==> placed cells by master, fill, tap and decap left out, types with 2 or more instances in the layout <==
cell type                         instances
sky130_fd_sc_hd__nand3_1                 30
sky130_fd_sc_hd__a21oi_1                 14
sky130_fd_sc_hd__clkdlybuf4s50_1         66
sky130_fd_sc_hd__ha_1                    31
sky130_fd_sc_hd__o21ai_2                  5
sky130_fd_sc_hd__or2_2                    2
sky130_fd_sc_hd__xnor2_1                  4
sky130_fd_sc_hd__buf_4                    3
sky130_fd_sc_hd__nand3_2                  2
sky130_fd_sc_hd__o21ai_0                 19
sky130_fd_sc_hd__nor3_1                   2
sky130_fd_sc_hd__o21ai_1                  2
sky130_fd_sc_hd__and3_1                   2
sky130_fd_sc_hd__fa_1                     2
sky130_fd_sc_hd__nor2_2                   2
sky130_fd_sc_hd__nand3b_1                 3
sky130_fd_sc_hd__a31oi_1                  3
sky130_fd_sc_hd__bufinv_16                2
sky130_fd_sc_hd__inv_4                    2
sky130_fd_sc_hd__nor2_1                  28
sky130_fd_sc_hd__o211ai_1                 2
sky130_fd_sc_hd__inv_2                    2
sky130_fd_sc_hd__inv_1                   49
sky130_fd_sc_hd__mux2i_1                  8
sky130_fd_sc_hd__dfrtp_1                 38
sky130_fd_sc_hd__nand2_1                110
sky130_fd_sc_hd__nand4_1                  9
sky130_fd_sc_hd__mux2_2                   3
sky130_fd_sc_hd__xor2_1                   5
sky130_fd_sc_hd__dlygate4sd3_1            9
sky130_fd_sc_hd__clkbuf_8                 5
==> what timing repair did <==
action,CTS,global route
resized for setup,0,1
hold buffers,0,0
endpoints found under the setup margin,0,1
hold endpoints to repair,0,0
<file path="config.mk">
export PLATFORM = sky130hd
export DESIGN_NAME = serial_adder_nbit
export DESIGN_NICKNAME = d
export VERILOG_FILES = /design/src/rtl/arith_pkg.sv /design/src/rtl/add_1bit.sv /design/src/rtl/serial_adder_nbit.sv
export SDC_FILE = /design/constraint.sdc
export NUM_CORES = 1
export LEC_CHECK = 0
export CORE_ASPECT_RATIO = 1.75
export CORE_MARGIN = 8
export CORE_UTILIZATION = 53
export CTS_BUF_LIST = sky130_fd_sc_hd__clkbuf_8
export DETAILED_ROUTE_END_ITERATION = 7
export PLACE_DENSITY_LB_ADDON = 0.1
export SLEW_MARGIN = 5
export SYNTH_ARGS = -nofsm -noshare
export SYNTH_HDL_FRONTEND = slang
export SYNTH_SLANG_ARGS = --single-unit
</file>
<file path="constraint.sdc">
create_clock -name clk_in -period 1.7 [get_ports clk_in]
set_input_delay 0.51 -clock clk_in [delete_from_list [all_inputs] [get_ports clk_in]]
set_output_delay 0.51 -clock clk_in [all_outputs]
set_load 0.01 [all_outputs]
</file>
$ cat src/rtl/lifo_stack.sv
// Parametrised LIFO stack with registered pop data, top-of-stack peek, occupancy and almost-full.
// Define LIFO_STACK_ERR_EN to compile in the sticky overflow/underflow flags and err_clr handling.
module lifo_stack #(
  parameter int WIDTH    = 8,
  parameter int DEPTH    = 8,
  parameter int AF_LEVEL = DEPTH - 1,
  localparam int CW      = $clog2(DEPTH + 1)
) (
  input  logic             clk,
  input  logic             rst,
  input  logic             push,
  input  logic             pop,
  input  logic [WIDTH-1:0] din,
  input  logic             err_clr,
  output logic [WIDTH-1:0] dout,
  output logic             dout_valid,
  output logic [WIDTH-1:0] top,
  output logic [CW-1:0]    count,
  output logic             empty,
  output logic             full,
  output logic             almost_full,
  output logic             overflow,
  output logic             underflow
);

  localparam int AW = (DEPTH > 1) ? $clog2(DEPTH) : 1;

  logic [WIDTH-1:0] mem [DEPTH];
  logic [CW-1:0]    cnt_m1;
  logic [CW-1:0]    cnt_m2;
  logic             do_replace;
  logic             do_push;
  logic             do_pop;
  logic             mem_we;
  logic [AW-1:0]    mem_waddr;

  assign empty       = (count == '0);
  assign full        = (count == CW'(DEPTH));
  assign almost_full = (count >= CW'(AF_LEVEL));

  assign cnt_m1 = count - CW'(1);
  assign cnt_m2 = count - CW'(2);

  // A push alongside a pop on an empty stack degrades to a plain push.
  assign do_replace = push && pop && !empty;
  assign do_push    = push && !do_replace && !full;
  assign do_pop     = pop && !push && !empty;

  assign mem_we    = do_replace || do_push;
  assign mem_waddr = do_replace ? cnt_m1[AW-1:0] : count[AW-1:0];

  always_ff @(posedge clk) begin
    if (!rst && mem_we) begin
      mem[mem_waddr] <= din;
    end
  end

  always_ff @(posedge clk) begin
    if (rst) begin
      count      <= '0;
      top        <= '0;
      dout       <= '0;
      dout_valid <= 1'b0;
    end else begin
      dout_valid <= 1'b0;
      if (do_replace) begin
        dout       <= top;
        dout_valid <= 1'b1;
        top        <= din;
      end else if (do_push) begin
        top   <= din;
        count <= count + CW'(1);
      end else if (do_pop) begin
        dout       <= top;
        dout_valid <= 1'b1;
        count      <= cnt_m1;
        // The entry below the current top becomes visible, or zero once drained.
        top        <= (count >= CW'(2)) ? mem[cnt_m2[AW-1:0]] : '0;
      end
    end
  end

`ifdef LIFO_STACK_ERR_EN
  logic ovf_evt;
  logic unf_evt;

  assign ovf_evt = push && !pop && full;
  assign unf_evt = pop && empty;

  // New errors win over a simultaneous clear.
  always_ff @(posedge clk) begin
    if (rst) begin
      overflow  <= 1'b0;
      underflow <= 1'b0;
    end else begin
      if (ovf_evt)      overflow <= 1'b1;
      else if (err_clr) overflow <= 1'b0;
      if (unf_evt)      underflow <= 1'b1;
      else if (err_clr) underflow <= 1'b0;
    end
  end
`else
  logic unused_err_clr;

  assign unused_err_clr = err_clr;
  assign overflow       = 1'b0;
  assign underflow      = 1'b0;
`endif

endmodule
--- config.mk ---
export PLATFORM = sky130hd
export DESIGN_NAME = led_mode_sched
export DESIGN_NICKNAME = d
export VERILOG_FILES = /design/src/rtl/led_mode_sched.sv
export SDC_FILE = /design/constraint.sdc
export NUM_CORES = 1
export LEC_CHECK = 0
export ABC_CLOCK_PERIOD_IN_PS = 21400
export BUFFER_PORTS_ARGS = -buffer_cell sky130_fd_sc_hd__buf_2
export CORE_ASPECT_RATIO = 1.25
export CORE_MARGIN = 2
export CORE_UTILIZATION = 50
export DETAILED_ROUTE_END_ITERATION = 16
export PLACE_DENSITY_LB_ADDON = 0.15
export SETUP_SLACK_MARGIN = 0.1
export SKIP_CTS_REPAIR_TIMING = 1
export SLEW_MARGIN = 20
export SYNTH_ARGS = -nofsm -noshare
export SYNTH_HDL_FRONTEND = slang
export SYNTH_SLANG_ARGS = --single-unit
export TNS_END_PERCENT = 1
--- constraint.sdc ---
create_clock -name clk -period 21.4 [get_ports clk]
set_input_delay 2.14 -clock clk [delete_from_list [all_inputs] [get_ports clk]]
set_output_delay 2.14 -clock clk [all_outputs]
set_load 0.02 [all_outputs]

━━━━━━━━━━━━━━━━━━━━

**Required action**
In full and word for word, output the entries.

**Answer to the problem**
==> placed cells by master, fill, tap and decap left out, types with 2 or more instances in the layout <==
cell type                         instances
sky130_fd_sc_hd__nand3_1                 30
sky130_fd_sc_hd__a21oi_1                 14
sky130_fd_sc_hd__clkdlybuf4s50_1         66
sky130_fd_sc_hd__ha_1                    31
sky130_fd_sc_hd__o21ai_2                  5
sky130_fd_sc_hd__or2_2                    2
sky130_fd_sc_hd__xnor2_1                  4
sky130_fd_sc_hd__buf_4                    3
sky130_fd_sc_hd__nand3_2                  2
sky130_fd_sc_hd__o21ai_0                 19
sky130_fd_sc_hd__nor3_1                   2
sky130_fd_sc_hd__o21ai_1                  2
sky130_fd_sc_hd__and3_1                   2
sky130_fd_sc_hd__fa_1                     2
sky130_fd_sc_hd__nor2_2                   2
sky130_fd_sc_hd__nand3b_1                 3
sky130_fd_sc_hd__a31oi_1                  3
sky130_fd_sc_hd__bufinv_16                2
sky130_fd_sc_hd__inv_4                    2
sky130_fd_sc_hd__nor2_1                  28
sky130_fd_sc_hd__o211ai_1                 2
sky130_fd_sc_hd__inv_2                    2
sky130_fd_sc_hd__inv_1                   49
sky130_fd_sc_hd__mux2i_1                  8
sky130_fd_sc_hd__dfrtp_1                 38
sky130_fd_sc_hd__nand2_1                110
sky130_fd_sc_hd__nand4_1                  9
sky130_fd_sc_hd__mux2_2                   3
sky130_fd_sc_hd__xor2_1                   5
sky130_fd_sc_hd__dlygate4sd3_1            9
sky130_fd_sc_hd__clkbuf_8                 5
==> what timing repair did <==
action,CTS,global route
resized for setup,0,1
hold buffers,0,0
endpoints found under the setup margin,0,1
hold endpoints to repair,0,0
<file path="config.mk">
export PLATFORM = sky130hd
export DESIGN_NAME = serial_adder_nbit
export DESIGN_NICKNAME = d
export VERILOG_FILES = /design/src/rtl/arith_pkg.sv /design/src/rtl/add_1bit.sv /design/src/rtl/serial_adder_nbit.sv
export SDC_FILE = /design/constraint.sdc
export NUM_CORES = 1
export LEC_CHECK = 0
export CORE_ASPECT_RATIO = 1.75
export CORE_MARGIN = 8
export CORE_UTILIZATION = 53
export CTS_BUF_LIST = sky130_fd_sc_hd__clkbuf_8
export DETAILED_ROUTE_END_ITERATION = 7
export PLACE_DENSITY_LB_ADDON = 0.1
export SLEW_MARGIN = 5
export SYNTH_ARGS = -nofsm -noshare
export SYNTH_HDL_FRONTEND = slang
export SYNTH_SLANG_ARGS = --single-unit
</file>
<file path="constraint.sdc">
create_clock -name clk_in -period 1.7 [get_ports clk_in]
set_input_delay 0.51 -clock clk_in [delete_from_list [all_inputs] [get_ports clk_in]]
set_output_delay 0.51 -clock clk_in [all_outputs]
set_load 0.01 [all_outputs]
</file>
$ cat src/rtl/lifo_stack.sv
// Parametrised LIFO stack with registered pop data, top-of-stack peek, occupancy and almost-full.
// Define LIFO_STACK_ERR_EN to compile in the sticky overflow/underflow flags and err_clr handling.
module lifo_stack #(
  parameter int WIDTH    = 8,
  parameter int DEPTH    = 8,
  parameter int AF_LEVEL = DEPTH - 1,
  localparam int CW      = $clog2(DEPTH + 1)
) (
  input  logic             clk,
  input  logic             rst,
  input  logic             push,
  input  logic             pop,
  input  logic [WIDTH-1:0] din,
  input  logic             err_clr,
  output logic [WIDTH-1:0] dout,
  output logic             dout_valid,
  output logic [WIDTH-1:0] top,
  output logic [CW-1:0]    count,
  output logic             empty,
  output logic             full,
  output logic             almost_full,
  output logic             overflow,
  output logic             underflow
);

  localparam int AW = (DEPTH > 1) ? $clog2(DEPTH) : 1;

  logic [WIDTH-1:0] mem [DEPTH];
  logic [CW-1:0]    cnt_m1;
  logic [CW-1:0]    cnt_m2;
  logic             do_replace;
  logic             do_push;
  logic             do_pop;
  logic             mem_we;
  logic [AW-1:0]    mem_waddr;

  assign empty       = (count == '0);
  assign full        = (count == CW'(DEPTH));
  assign almost_full = (count >= CW'(AF_LEVEL));

  assign cnt_m1 = count - CW'(1);
  assign cnt_m2 = count - CW'(2);

  // A push alongside a pop on an empty stack degrades to a plain push.
  assign do_replace = push && pop && !empty;
  assign do_push    = push && !do_replace && !full;
  assign do_pop     = pop && !push && !empty;

  assign mem_we    = do_replace || do_push;
  assign mem_waddr = do_replace ? cnt_m1[AW-1:0] : count[AW-1:0];

  always_ff @(posedge clk) begin
    if (!rst && mem_we) begin
      mem[mem_waddr] <= din;
    end
  end

  always_ff @(posedge clk) begin
    if (rst) begin
      count      <= '0;
      top        <= '0;
      dout       <= '0;
      dout_valid <= 1'b0;
    end else begin
      dout_valid <= 1'b0;
      if (do_replace) begin
        dout       <= top;
        dout_valid <= 1'b1;
        top        <= din;
      end else if (do_push) begin
        top   <= din;
        count <= count + CW'(1);
      end else if (do_pop) begin
        dout       <= top;
        dout_valid <= 1'b1;
        count      <= cnt_m1;
        // The entry below the current top becomes visible, or zero once drained.
        top        <= (count >= CW'(2)) ? mem[cnt_m2[AW-1:0]] : '0;
      end
    end
  end

`ifdef LIFO_STACK_ERR_EN
  logic ovf_evt;
  logic unf_evt;

  assign ovf_evt = push && !pop && full;
  assign unf_evt = pop && empty;

  // New errors win over a simultaneous clear.
  always_ff @(posedge clk) begin
    if (rst) begin
      overflow  <= 1'b0;
      underflow <= 1'b0;
    end else begin
      if (ovf_evt)      overflow <= 1'b1;
      else if (err_clr) overflow <= 1'b0;
      if (unf_evt)      underflow <= 1'b1;
      else if (err_clr) underflow <= 1'b0;
    end
  end
`else
  logic unused_err_clr;

  assign unused_err_clr = err_clr;
  assign overflow       = 1'b0;
  assign underflow      = 1'b0;
`endif

endmodule
--- config.mk ---
export PLATFORM = sky130hd
export DESIGN_NAME = led_mode_sched
export DESIGN_NICKNAME = d
export VERILOG_FILES = /design/src/rtl/led_mode_sched.sv
export SDC_FILE = /design/constraint.sdc
export NUM_CORES = 1
export LEC_CHECK = 0
export ABC_CLOCK_PERIOD_IN_PS = 21400
export BUFFER_PORTS_ARGS = -buffer_cell sky130_fd_sc_hd__buf_2
export CORE_ASPECT_RATIO = 1.25
export CORE_MARGIN = 2
export CORE_UTILIZATION = 50
export DETAILED_ROUTE_END_ITERATION = 16
export PLACE_DENSITY_LB_ADDON = 0.15
export SETUP_SLACK_MARGIN = 0.1
export SKIP_CTS_REPAIR_TIMING = 1
export SLEW_MARGIN = 20
export SYNTH_ARGS = -nofsm -noshare
export SYNTH_HDL_FRONTEND = slang
export SYNTH_SLANG_ARGS = --single-unit
export TNS_END_PERCENT = 1
--- constraint.sdc ---
create_clock -name clk -period 21.4 [get_ports clk]
set_input_delay 2.14 -clock clk [delete_from_list [all_inputs] [get_ports clk]]
set_output_delay 2.14 -clock clk [all_outputs]
set_load 0.02 [all_outputs]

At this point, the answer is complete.